I have executed below program where I have created 100 threads to execute concurrently. Please note this is a sample program made. I understand multiple threads are not required for below program but my intention was to test mutex.
class ThreadPool{
public:
ThreadPool(int num = 10);
~ThreadPool();
void AssignPool();
void doSometask();
void inc();
private:
boost::asio::io_service ioService;
boost::thread_group threadpool;
boost::asio::io_service::work * work;
volatile int p_size;
int pool_sz;
boost::mutex io_mutex;// with boost lock
};
void ThreadPool::AssignPool()
{
std::cout<<std::endl<<"pool_sz="<<pool_sz<<std::endl;
for(int i=0;i<pool_sz;i++)
{
ioService.post(boost::bind(&ThreadPool::doSometask, this));
}
}
void ThreadPool::inc()
{
p_size++;
}
void ThreadPool::doSometask()
{
// boost::mutex::scoped_lock lock(io_mutex);
for(int i=0;i<10000;i++){
inc();
}
}
ThreadPool::ThreadPool(int num):p_size(0)
{
pool_sz = num;
work = new boost::asio::io_service::work(ioService);
for(int i =0;i<num;i++)
{
threadpool.create_thread(boost::bind(&boost::asio::io_service::run, &ioService )) ;
}
}
ThreadPool::~ThreadPool()
{
delete work;
ioService.stop();
threadpool.join_all();
}
int main()
{
ThreadPool p1(100);
p1.AssignPool();
}
Case 1: Above program was executed by commenting "boost::mutex::scoped_lock lock(io_mutex);" line which is "no mutex case". time taken by the program was
real 0m1.386s
user 0m0.483s
sys 0m9.937s
Case 2: With Mutex: However when I run this program with mutex i.e. "boost::mutex::scoped_lock lock(io_mutex);" line. This program is taking lesser time.
real 0m0.289s
user 0m0.067s
sys 0m0.230s
In my understanding with mutex, program should have taken much more time than without mutex. What went wrong here??
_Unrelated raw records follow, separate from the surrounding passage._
<file path="src/ttsf_pkg.sv">
// Shared constants, types and the digit-to-segment table for the
// temperature display-update framer. No dependencies.
package ttsf_pkg;

    localparam int unsigned TempW   = 12;
    localparam int unsigned ByteW   = 8;
    localparam int unsigned FrameN  = 7;
    localparam int unsigned IdxW    = $clog2(FrameN);

    // Bus command bytes
    localparam logic [ByteW-1:0] CmdData = 8'h40;
    localparam logic [ByteW-1:0] CmdAddr = 8'hC0;
    localparam logic [ByteW-1:0] CmdCtrl = 8'h8B;

    // Segment patterns
    localparam logic [ByteW-1:0] SegPoint = 8'h80;
    localparam logic [ByteW-1:0] SegMinus = 8'h40;
    localparam logic [ByteW-1:0] SegCel   = 8'h39;
    localparam logic [ByteW-1:0] SegBlank = 8'h00;
    localparam logic [ByteW-1:0] SegNine  = 8'h6F;

    // Magnitude in tenths at which the display saturates to 99.9
    localparam logic [TempW-1:0] SatTenths = 12'd1000;

    // Byte positions within one update
    localparam logic [IdxW-1:0] PosData = 3'd0;
    localparam logic [IdxW-1:0] PosAddr = 3'd1;
    localparam logic [IdxW-1:0] PosSeg0 = 3'd2;
    localparam logic [IdxW-1:0] PosSeg1 = 3'd3;
    localparam logic [IdxW-1:0] PosSeg2 = 3'd4;
    localparam logic [IdxW-1:0] PosSeg3 = 3'd5;
    localparam logic [IdxW-1:0] PosCtrl = 3'd6;

    // Four segment bytes, leftmost digit first
    typedef struct packed {
        logic [ByteW-1:0] seg0;
        logic [ByteW-1:0] seg1;
        logic [ByteW-1:0] seg2;
        logic [ByteW-1:0] seg3;
    } t_segs;

    // Serializer status toward the input stage
    typedef struct packed {
        logic load_ok;   // a new request may be loaded this cycle
    } t_ser_status;

    function automatic logic [ByteW-1:0] seg_digit(input logic [3:0] d);
        logic [ByteW-1:0] s;
        case (d)
            4'd0:    s = 8'h3F;
            4'd1:    s = 8'h06;
            4'd2:    s = 8'h5B;
            4'd3:    s = 8'h4F;
            4'd4:    s = 8'h66;
            4'd5:    s = 8'h6D;
            4'd6:    s = 8'h7D;
            4'd7:    s = 8'h07;
            4'd8:    s = 8'h7F;
            4'd9:    s = 8'h6F;
            default: s = 8'h00;
        endcase
        return s;
    endfunction

endpackage

</file>
<file path="src/ttsf_decode.sv">
// Combinational decode of a registered temperature request into four
// segment bytes. Depends on ttsf_pkg.
module ttsf_decode
    import ttsf_pkg::*;
(
    input  logic             i_cmd,
    input  logic [TempW-1:0] i_temp,
    output t_segs            o_segs
);

    logic             neg;
    logic [TempW-1:0] mag;
    logic             sat;
    logic [9:0]       m10;
    logic [15:0]      prod_hi;
    logic [3:0]       d_hi;
    logic [6:0]       rem_hi;
    logic [17:0]      prod_un;
    logic [3:0]       d_un;
    logic [3:0]       d_te;

    always_comb begin
        neg = i_temp[TempW-1];
        mag = neg ? (~i_temp + 12'd1) : i_temp;
        sat = (mag >= SatTenths);
        m10 = mag[9:0];
        // divide by 100: exact for values below 1000
        prod_hi = {6'd0, m10} * 16'd41;
        d_hi    = prod_hi[15:12];
        rem_hi  = 7'(m10 - 10'(d_hi) * 10'd100);
        // divide by 10: exact for values below 1029
        prod_un = {11'd0, rem_hi} * 18'd205;
        d_un    = prod_un[14:11];
        d_te    = 4'(rem_hi - 7'(d_un) * 7'd10);

        if (i_cmd) begin
            o_segs = '{SegBlank, SegBlank, SegBlank, SegBlank};
        end else if (sat) begin
            o_segs = '{SegNine, SegNine | SegPoint, SegNine, SegCel};
        end else begin
            o_segs.seg0 = neg ? SegMinus : ((d_hi == 4'd0) ? SegBlank : seg_digit(d_hi));
            o_segs.seg1 = seg_digit(d_un) | SegPoint;
            o_segs.seg2 = seg_digit(d_te);
            o_segs.seg3 = SegCel;
        end
    end

endmodule

</file>
<file path="src/ttsf_serial.sv">
// Frame serializer: holds one update's segment bytes and walks the seven
// bus bytes out over a valid/ready channel. Depends on ttsf_pkg.
module ttsf_serial
    import ttsf_pkg::*;
(
    input  logic             i_clk,
    input  logic             i_rst_n,
    input  logic             i_load,
    input  t_segs            i_segs,
    output t_ser_status      o_status,
    output logic             o_valid,
    input  logic             i_ready,
    output logic [ByteW-1:0] o_bus_byte,
    output logic             o_start_before,
    output logic             o_stop_after,
    output logic             o_last
);

    logic            r_busy, n_busy;
    logic [IdxW-1:0] r_idx, n_idx;
    t_segs           r_segs;
    logic            fire;
    logic            at_end;

    assign fire   = r_busy && i_ready;
    assign at_end = (r_idx == PosCtrl);
    assign o_status.load_ok = !r_busy || (fire && at_end);

    always_comb begin
        n_busy = r_busy;
        n_idx  = r_idx;
        if (fire) begin
            if (at_end) begin
                n_busy = 1'b0;
                n_idx  = PosData;
            end else begin
                n_idx = r_idx + 3'd1;
            end
        end
        if (i_load) begin
            n_busy = 1'b1;
            n_idx  = PosData;
        end
    end

    always_ff @(posedge i_clk) begin
        if (!i_rst_n) begin
            r_busy <= 1'b0;
            r_idx  <= PosData;
        end else begin
            r_busy <= n_busy;
            r_idx  <= n_idx;
        end
    end

    always_ff @(posedge i_clk) begin
        if (i_load) begin
            r_segs <= i_segs;
        end
    end

    assign o_valid = r_busy;

    always_comb begin
        o_bus_byte     = CmdCtrl;
        o_start_before = 1'b0;
        o_stop_after   = 1'b0;
        o_last         = 1'b0;
        unique case (r_idx)
            PosData: begin
                o_bus_byte     = CmdData;
                o_start_before = 1'b1;
                o_stop_after   = 1'b1;
            end
            PosAddr: begin
                o_bus_byte     = CmdAddr;
                o_start_before = 1'b1;
            end
            PosSeg0: o_bus_byte = r_segs.seg0;
            PosSeg1: o_bus_byte = r_segs.seg1;
            PosSeg2: o_bus_byte = r_segs.seg2;
            PosSeg3: begin
                o_bus_byte   = r_segs.seg3;
                o_stop_after = 1'b1;
            end
            PosCtrl: begin
                o_bus_byte     = CmdCtrl;
                o_start_before = 1'b1;
                o_stop_after   = 1'b1;
                o_last         = 1'b1;
            end
            default: begin
                o_bus_byte = CmdCtrl;
            end
        endcase
    end

endmodule

</file>
<file path="src/temp_to_seven_segment_frame.sv">
// Top level of the temperature display-update framer: input register,
// segment decode and frame serializer. Depends on ttsf_pkg, ttsf_decode,
// ttsf_serial.
//
// Each request carries a command bit and a signed temperature in tenths of a
// degree. It produces seven bus bytes, one per cycle while the sink is ready:
// 0x40 (start+stop), 0xC0 (start), four segment bytes (stop after the
// fourth), 0x8B (start+stop, last). Non-negative values show a blanked-zero
// tens digit, units with point, tenths and 'C'; negative values show a
// minus in place of the tens digit. Magnitudes of 100.0 or more read "99.9C"
// without sign; the clear command blanks all four segments. The serializer
// emits one byte per cycle while the sink is ready. From input accept, a
// request passes the input register, then combinational decode into the
// serializer's segment register, before its first byte goes out.
// The next request is accepted while the current frame is still going out,
// so with a ready sink frames follow each other with no gap.
module temp_to_seven_segment_frame
    import ttsf_pkg::*;
(
    input  logic             i_clk,
    input  logic             i_rst_n,
    // request channel
    input  logic             i_valid,
    output logic             o_ready,
    input  logic             i_cmd,
    input  logic [TempW-1:0] i_temperature_tenths,
    // byte channel
    output logic             o_valid,
    input  logic             i_ready,
    output logic [ByteW-1:0] o_bus_byte,
    output logic             o_start_before,
    output logic             o_stop_after,
    output logic             o_last
);

    // Input register: holds one request until the serializer takes it
    logic             r_in_valid;
    logic             r_cmd;
    logic [TempW-1:0] r_temp;
    logic             in_fire;
    logic             load;
    t_segs            segs;
    t_ser_status      ser_status;

    assign load    = r_in_valid && ser_status.load_ok;
    assign o_ready = !r_in_valid || load;
    assign in_fire = i_valid && o_ready;

    always_ff @(posedge i_clk) begin
        if (!i_rst_n) begin
            r_in_valid <= 1'b0;
        end else if (in_fire) begin
            r_in_valid <= 1'b1;
        end else if (load) begin
            r_in_valid <= 1'b0;
        end
    end

    always_ff @(posedge i_clk) begin
        if (in_fire) begin
            r_cmd  <= i_cmd;
            r_temp <= i_temperature_tenths;
        end
    end

    // Digits and segment bytes from the registered request
    ttsf_decode u_decode (
        .i_cmd  (r_cmd),
        .i_temp (r_temp),
        .o_segs (segs)
    );

    // Seven-byte frame out
    ttsf_serial u_serial (
        .i_clk          (i_clk),
        .i_rst_n        (i_rst_n),
        .i_load         (load),
        .i_segs         (segs),
        .o_status       (ser_status),
        .o_valid        (o_valid),
        .i_ready        (i_ready),
        .o_bus_byte     (o_bus_byte),
        .o_start_before (o_start_before),
        .o_stop_after   (o_stop_after),
        .o_last         (o_last)
    );

endmodule

</file>
<file path="config.mk">
export PLATFORM = sky130hd
export DESIGN_NAME = temp_to_seven_segment_frame
export DESIGN_NICKNAME = d
export VERILOG_FILES = /design/src/ttsf_pkg.sv /design/src/ttsf_decode.sv /design/src/ttsf_serial.sv /design/src/temp_to_seven_segment_frame.sv
export SDC_FILE = /design/constraint.sdc
export NUM_CORES = 1
export LEC_CHECK = 0
export BUFFER_PORTS_ARGS = -buffer_cell sky130_fd_sc_hd__buf_4
export CELL_PAD_IN_SITES_DETAIL_PLACEMENT = 0
export CELL_PAD_IN_SITES_GLOBAL_PLACEMENT = 2
export CORE_MARGIN = 5
export CORE_UTILIZATION = 40
export DETAILED_ROUTE_END_ITERATION = 12
export HOLD_SLACK_MARGIN = 0.02
export PLACE_DENSITY = 0.83
export SLEW_MARGIN = 10
export SYNTH_ARGS = -nofsm -noshare
export SYNTH_HDL_FRONTEND = slang
export SYNTH_SLANG_ARGS = --single-unit
</file>
<file path="constraint.sdc">
create_clock -name i_clk -period 13.13 [get_ports i_clk]
set_input_delay 1.9695 -clock i_clk [delete_from_list [all_inputs] [get_ports i_clk]]
set_output_delay 1.9695 -clock i_clk [all_outputs]
set_load 0.02 [all_outputs]
</file>
==> metrics.csv, run 1 <==
stage,metric,value,unit
cts,H-tree depth,2,
timing,unrepaired setup endpoints after global routing,no,
placed_design,Final Wtd Congestion,0.825,
final_layout,share of cells above drive strength 1,11.0,%
critical_path,"Max FO, Critical Path",9,
timing,final hold vios,0,
critical_path,type of origin of the critical path,register,
logic_synthesis,async set-reset flop share out of synthesis,0,%
logic_synthesis,post-synthesis cell count,480,
cts,CTS resizes,0,
floorplanning,# IOs,30,
floorplanning,Die X,116,µm
cts,TritonCTS Buffers,5,
cts,number of hold buffers added after cts,0,
critical_path,critical path class,register to register,
logic_synthesis,"Cell Area, Synth",0.00449,mm²
logic_synthesis,synth top area cells,"ha_1, edfxtp_1, fa_1",
drt,drt pass-1 iters,5,
logic_synthesis,commonest cells in the netlist,"ha_1, inv_1, a21oi_1",
drt,Routed Antenna Nets,0,
logic_synthesis,Yosys cell types,62,
global_routing,vias in the first global route,3359,
cts,Worst-path clk slew,60,ps
logic_synthesis,most common cell in the netlist,ha_1,
timing,# setup viols final,0,
placed_design,Post-DP Area,0.00481,mm²
global_routing,first-pass GRT wire length,15700,µm
cts,Bufs on Longest Clock Path,2,
logic_synthesis,"Seq/Total Area, Yosys",25.6,%
critical_path,crit end category,register,
drt,initial DRC count,124,
timing,TNS Setup,0,ps
global_routing,initial antenna violation count,0,
final_layout,area delta synth->final,11.0,%
cts,Clock Sinks,40,
timing,crit share post-route,90.7,%
cts,Clock Latency Late Sink,280,ps
drt,wire per inst,14.4,µm
logic_synthesis,"area leader, netlist",ha_1,
drt,Via density,5.21,
timing,Clock Skew,7.16,ps
logic_synthesis,syn avg cell area,9.36,µm²
global_routing,Overflow after GRT,0,
floorplanning,Core ar.,0.0109,mm²
final_layout,utilization after layout,45.6,%
timing,Slew headroom,30.2,%
placed_design,pre-CTS setup slack,1190,ps
cts,CTS tree,done,
critical_path,worst path required time,13130,ps
timing,max-slew violations,0,
floorplanning,Die H,116,µm
floorplanning,die footprint,0.0134,mm²
drt,# DRC,0,
logic_synthesis,Syn Nets,602,
final_layout,number of fillers in the final layout,1074,
critical_path,critical path's largest stage delay,600,ps
final_layout,# diodes,0,
drt,aggregate routed wire length,9180,µm
logic_synthesis,number of enable flip-flop cells after synthesis,35,
critical_path,"Max stage delay cell, worst path",or4_1,
job,max-cap violation count,0,
timing,Period minus WS final,11910,ps
floorplanning,row count,38,
placed_design,post-DP HPWL,7720,µm
timing,final setup margin,1220,ps
logic_synthesis,Synth warnings,0,
cts,Setup Buffers After CTS,0,
global_routing,pin count of the biggest net entering global routing,24,
logic_synthesis,Synth Flop Type,edfxtp_1,
cts,clk root buf,clkbuf_16,
critical_path,worst path arrival time,11910,ps
floorplanning,initial core utilization,41.1,%
logic_synthesis,area share of the largest cell type after synthesis,25.4,%
global_routing,GRT Total Usage,14.4,%
hold_path,type of the worst min-delay path,register to register,
timing,worst-margin pin slew,1040,ps
logic_synthesis,synthesized flop and latch total,40,
drt,Via Count,3330,
timing,Fmax achieved,84.0,MHz
placed_design,Port Buffers,29,
final_layout,Final #Nets,620,
final_layout,final instance area,0.00498,mm²
status,run status,finished clean,
==> cells in the final DEF, fill, tap and decap left out, types with 7 or more instances in the layout <==
cell type,synthesis,routed
nand2_1,30,30
nor3_1,11,11
ha_1,91,91
xor2_1,7,7
inv_1,61,61
a22oi_1,7,7
o21ai_0,15,15
and2_1,8,8
buf_4,1,29
fa_1,14,14
a21oi_1,39,39
nor2_1,22,22
xnor2_1,19,19
nand3_1,12,12
edfxtp_1,35,35
==> final cells by class <==
class	count	area (µm²)	share of cell area, %
clock inverter	3	46.3	0.929
tap	140	175	3.51
sequential	40	1150	23.1
multi-input combinational	360	3040	60.9
inverter	62	233	4.67
timing repair buffer	29	218	4.37
clock buffer	5	125	2.51
==> state kept, by name, summed over array words and instances, names as in the netlist <==
signal / cells
u_serial.r_segs: 22
r_in_valid: 1
r_cmd: 1
u_serial.r_idx: 3
u_serial.o_valid: 1
r_temp: 12
==> logic make-up (layout without fill, tap and decap cells) <==
group / Yosys count / count (layout) / share of synthesized area (%)
flip-flops: 40 / 40 / 25.6
adder cells (fa/ha/maj): 108 / 108 / 32.3
XOR/XNOR: 28 / 28 / 5.80
AO/OA/AOI/OAI: 103 / 103 / 15.1
AND/OR/NAND/NOR: 114 / 114 / 12.7
multiplexers: 7 / 7 / 1.62
buffers and inverters: 80 / 99 / 6.83
==> layer usage <==
| layer | vias to the layer above | routed length (µm) | GRT usage [%] |
|---|---|---|---|
| li1 | 1729 | - | - |
| met1 | 1543 | 4350 | 18.8 |
| met2 | 52 | 4450 | 25.5 |
| met3 | 6 | 317 | 2.30 |
| met4 | 0 | 73 | 2.47 |
| met5 | - | 0 | 0 |
==> per-stage QoR <==
step                std cells  hold slack (ps)
floorplan                 480              477
global placement          631              488
detailed placement        631              491
CTS                       639              499
global route              639              529
finish                    639              494
==> critical path, delay by kind of cell, from the launching register on <==
kind / cells / cell delay [ps]
DFF: 1 / 550
buffers and inverters: 8 / 1130
xor gates and xnor gates: 7 / 1680
AOI/OAI and AO/OA: 7 / 1510
adders and majority gates: 13 / 4630
and+or+nand+nor: 7 / 2110
==> worst paths after layout <==
path / start / to / slack, ps / cells past startpoint
worst min register to register: u_serial.o_valid / u_serial.r_idx[1] / 490 / 2
worst max register to register: r_temp[0] / u_serial.r_segs[14] / 1220 / 42
worst max-delay path: r_temp[0] / u_serial.r_segs[14] / 1220 / 42
worst min-delay path: u_serial.o_valid / u_serial.r_idx[1] / 490 / 2
Power of run 1 is not shown: default switching activity piles up to over one toggle a cycle in this logic, so the estimate is an artifact.
==> run 2: changes to the inputs <==
--- a/config.mk
+++ b/config.mk
@@ -9,10 +9,10 @@
 export CELL_PAD_IN_SITES_DETAIL_PLACEMENT = 0
 export CELL_PAD_IN_SITES_GLOBAL_PLACEMENT = 2
 export CORE_MARGIN = 5
-export CORE_UTILIZATION = 40
+export CORE_UTILIZATION = 25
 export DETAILED_ROUTE_END_ITERATION = 12
 export HOLD_SLACK_MARGIN = 0.02
-export PLACE_DENSITY = 0.83
+export PLACE_DENSITY = 0.63
 export SLEW_MARGIN = 10
 export SYNTH_ARGS = -nofsm -noshare
 export SYNTH_HDL_FRONTEND = slang
==> run 2 against run 1 <==
Against the previous run: clock skew decreased by 2.4 ps; die area is 54% higher; register-to-register slack lost 30 ps; setup slack got worse by 30 ps; sequential share of layout area fell by 0.50 points; global-route usage shrank 4.2 points; critical path depth did not move; clock-buffer cell count did not move; via count shrank 0.60%; design area rose by 2.2%; first-iteration DRC count increased by 11%; routed wire length rose by 9.1%.
==> metrics.csv, run 2 (synthesized netlist as in run 1, its figures left out) <==
stage,metric,value,unit,change
global_routing,first-pass GRT wire length,17300,µm,+9.9%
timing,Fmax achieved,83.8,MHz,-0.25%
drt,metal2 WL,4500,µm,+1.2%
final_layout,Final #Nets,620,,unchanged
drt,# DRC,0,,unchanged
timing,crit share post-route,90.9,%,+0.23 points
placed_design,Port Buffers,29,,unchanged
critical_path,"Max stage delay cell, worst path",nor3_1,,
critical_path,type of origin of the critical path,register,,
cts,Clock Sinks,40,,unchanged
cts,CTS tree,done,,
timing,final hold vios,0,,unchanged
floorplanning,Core ar.,0.0178,mm²,+63%
timing,max-slew violations,0,,unchanged
cts,Worst-path clk slew,60,ps,about the same
final_layout,Largest Register,u_serial.r_segs,,
cts,Setup Buffers After CTS,0,,unchanged
cts,number of hold buffers added after cts,0,,unchanged
floorplanning,# IOs,30,,unchanged
final_layout,# diodes,0,,unchanged
drt,routed wl met3,301,µm,-5.0%
hold_path,type of the worst min-delay path,register to register,,
critical_path,R2R Path End,u_serial.r_segs[14],,
final_layout,"most common cell after layout, fill and taps aside",ha_1,,
drt,aggregate routed wire length,10000,µm,+9.1%
global_routing,GRT Total Usage,10.2,%,-4.2 points
cts,H-tree depth,2,,unchanged
final_layout,most frequent cells in the layout,"ha_1, inv_1, a21oi_1, edfxtp_1, nand2_1",,
final_layout,Largest register FFs,22,,unchanged
drt,initial DRC count,138,,+11%
final_layout,number of fillers in the final layout,1881,,+75%
global_routing,pin count of the biggest net entering global routing,24,,unchanged
timing,# setup viols final,0,,unchanged
global_routing,initial antenna violation count,0,,unchanged
status,run status,finished clean,,
placed_design,Post-DP Area,0.00492,mm²,+2.3%
critical_path,worst path required time,13140,ps,about the same
floorplanning,initial core utilization,25.2,%,-16 points
final_layout,FF+latch area,0.00115,mm²,unchanged
critical_path,critical path class,register to register,,
critical_path,critical path's largest stage delay,600,ps,about the same
drt,drt pass-1 iters,4,,-1
floorplanning,Die H,144,µm,+24%
cts,clk root buf,clkbuf_16,,
final_layout,combined area of the multi-input logic cells,0.00304,mm²,unchanged
global_routing,vias in the first global route,3482,,+3.7%
timing,Clock Skew,4.75,ps,-2.41 ps
floorplanning,Die X,144,µm,+24%
critical_path,"Max FO, Critical Path",9,,unchanged
timing,Period minus WS final,11940,ps,+29.8 ps
timing,unrepaired setup endpoints after global routing,no,,
floorplanning,die footprint,0.0207,mm²,+54%
drt,uppermost routed layer,met4,,
job,max-cap violation count,0,,unchanged
drt,wire per inst,13.8,µm,-4.3%
timing,Slew headroom,28.4,%,-1.8 points
cts,Bufs on Longest Clock Path,2,,unchanged
critical_path,Reg-to-Reg Start,r_temp[0],,
final_layout,final instance area,0.00509,mm²,+2.2%
final_layout,area delta synth->final,13.5,%,
cts,CTS resizes,0,,unchanged
critical_path,worst path arrival time,11950,ps,+40 ps
drt,Via density,4.55,,-13%
critical_path,crit end category,register,,
floorplanning,row count,49,,+29%
final_layout,biggest regs,"u_serial.r_segs: 22 flops, r_temp: 12 flops, u_serial.r_idx: 3 flops",,
cts,Clock Latency Late Sink,280,ps,about the same
drt,Via Count,3310,,-0.60%
final_layout,share of cells above drive strength 1,11.0,%,unchanged
timing,worst-margin pin slew,1070,ps,+29.1 ps
critical_path,crit path launch,r_temp[0],,
final_layout,utilization after layout,28.6,%,-17 points
timing,TNS Setup,0,ps,unchanged
placed_design,post-DP HPWL,8380,µm,+8.5%
global_routing,Overflow after GRT,0,,unchanged
critical_path,crit path to,u_serial.r_segs[14],,
critical_path,reg2reg path depth,42,,unchanged
drt,met1 WL,5110,µm,+17%
critical_path,R2R Setup Slk,1190,ps,-30 ps
drt,Routed Antenna Nets,0,,unchanged
cts,TritonCTS Buffers,5,,unchanged
placed_design,Final Wtd Congestion,0.793,,-3.9%
[run 2: cell counts in the layout (fill, tap and decap cells not counted)]
No cell type changed its count.
[run 2: how the worst min path moves through the flow]
stage	from	to	slack, ps	cells after the start
floorplan	r_in_valid	u_serial.o_valid	480	1
global placement	r_in_valid	u_serial.o_valid	490	1
detailed placement	u_serial.o_valid	u_serial.r_idx[1]	510	2
CTS	u_serial.o_valid	u_serial.r_idx[1]	510	2
global route	u_serial.o_valid	u_serial.r_idx[1]	540	2
finish	u_serial.o_valid	u_serial.r_idx[1]	510	2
In your example you lock the mutex in doSometask()
, and, hence all the time only one thread will be running and it will finish the for loop before yielding to another task. Hence the program runs literally serial and no cache threshing occurs.
Without the lock, all threads will run when they get processor time, and assuming that the number of processors is significantly lower than 100 a lot of cache threshing will be going on on all levels (like Bo Persson wrote in the comments), and this will increase run-time.
A better way to measure the impact of the lock on run time would be (a) to run only as many threads as your computer has cores, so that cache threshing because of context switches are minimized, and (b), to put the lock into the ThreadPool::inc()
method so that the synchronization happens more often.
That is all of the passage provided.